PROBLEM DESCRIPTION >> Exactly the lines from the start of the data below through the line containing "set_input_delay 0.79 -clock" must be returned, and no others.

Dataset entries:
[config.mk]
export PLATFORM = sky130hd
export DESIGN_NAME = serial_adder
export DESIGN_NICKNAME = d
export VERILOG_FILES = /design/src/rtl/serial_adder.sv
export SDC_FILE = /design/constraint.sdc
export NUM_CORES = 1
export LEC_CHECK = 0
export CORE_MARGIN = 2
export CORE_UTILIZATION = 50
export CTS_CLUSTER_SIZE = 20
export DETAILED_ROUTE_END_ITERATION = 16
export HOLD_SLACK_MARGIN = 0.06
export PLACE_DENSITY = 0.79
export SYNTH_ARGS = -nofsm -noshare
export SYNTH_HDL_FRONTEND = slang
export SYNTH_SLANG_ARGS = --single-unit
[constraint.sdc]
create_clock -name CLK -period 1.8 [get_ports CLK]
set_input_delay 0.36 -clock CLK [delete_from_list [all_inputs] [get_ports CLK]]
set_output_delay 0.36 -clock CLK [all_outputs]
set_load 0.1 [all_outputs]
File: config.mk
export PLATFORM = sky130hd
export DESIGN_NAME = rptr_empty
export DESIGN_NICKNAME = d
export VERILOG_FILES = /design/src/rtl/rptr_empty_pkg.sv /design/src/rtl/rptr_empty_sync_2ff.sv /design/src/rtl/rptr_empty.sv
export SDC_FILE = /design/constraint.sdc
export NUM_CORES = 1
export LEC_CHECK = 0
export CORE_MARGIN = 10
export CORE_UTILIZATION = 50
export DETAILED_ROUTE_END_ITERATION = 16
export PLACE_DENSITY = 0.79
export SYNTH_ARGS = -nofsm -noshare
export SYNTH_HDL_FRONTEND = slang
export SYNTH_SLANG_ARGS = --single-unit
File: constraint.sdc
create_clock -name rclk -period 3.95 [get_ports rclk]
set_input_delay 0.79 -clock rclk [delete_from_list [all_inputs] [get_ports rclk]]
set_output_delay 0.79 -clock rclk [all_outputs]
set_load 0.02 [all_outputs]
File: src/rtl/rptr_empty_pkg.sv
// Shared asynchronous-FIFO helpers: Gray/binary conversion and pointer width.
package rptr_empty_pkg;

    localparam int unsigned FIFO_ASIZE = 4;
    localparam int unsigned FIFO_PTR_W = FIFO_ASIZE + 1;

    function automatic int unsigned ptr_width(input int unsigned asize);
        return asize + 1;
    endfunction

    function automatic logic [31:0] bin2gray(input logic [31:0] b);
        return b ^ (b >> 1);
    endfunction

    // Prefix XOR from the MSB; upper bits of a narrower pointer are zero.
    function automatic logic [31:0] gray2bin(input logic [31:0] g);
        logic [31:0] b;
        b = '0;
        for (int i = 0; i < 32; i++) begin
            b[i] = ^(g >> i);
        end
        return b;
    endfunction

endpackage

OUTPUT OF THE EXERCISE >>
[config.mk]
export PLATFORM = sky130hd
export DESIGN_NAME = serial_adder
export DESIGN_NICKNAME = d
export VERILOG_FILES = /design/src/rtl/serial_adder.sv
export SDC_FILE = /design/constraint.sdc
export NUM_CORES = 1
export LEC_CHECK = 0
export CORE_MARGIN = 2
export CORE_UTILIZATION = 50
export CTS_CLUSTER_SIZE = 20
export DETAILED_ROUTE_END_ITERATION = 16
export HOLD_SLACK_MARGIN = 0.06
export PLACE_DENSITY = 0.79
export SYNTH_ARGS = -nofsm -noshare
export SYNTH_HDL_FRONTEND = slang
export SYNTH_SLANG_ARGS = --single-unit
[constraint.sdc]
create_clock -name CLK -period 1.8 [get_ports CLK]
set_input_delay 0.36 -clock CLK [delete_from_list [all_inputs] [get_ports CLK]]
set_output_delay 0.36 -clock CLK [all_outputs]
set_load 0.1 [all_outputs]
File: config.mk
export PLATFORM = sky130hd
export DESIGN_NAME = rptr_empty
export DESIGN_NICKNAME = d
export VERILOG_FILES = /design/src/rtl/rptr_empty_pkg.sv /design/src/rtl/rptr_empty_sync_2ff.sv /design/src/rtl/rptr_empty.sv
export SDC_FILE = /design/constraint.sdc
export NUM_CORES = 1
export LEC_CHECK = 0
export CORE_MARGIN = 10
export CORE_UTILIZATION = 50
export DETAILED_ROUTE_END_ITERATION = 16
export PLACE_DENSITY = 0.79
export SYNTH_ARGS = -nofsm -noshare
export SYNTH_HDL_FRONTEND = slang
export SYNTH_SLANG_ARGS = --single-unit
File: constraint.sdc
create_clock -name rclk -period 3.95 [get_ports rclk]
set_input_delay 0.79 -clock rclk [delete_from_list [all_inputs] [get_ports rclk]]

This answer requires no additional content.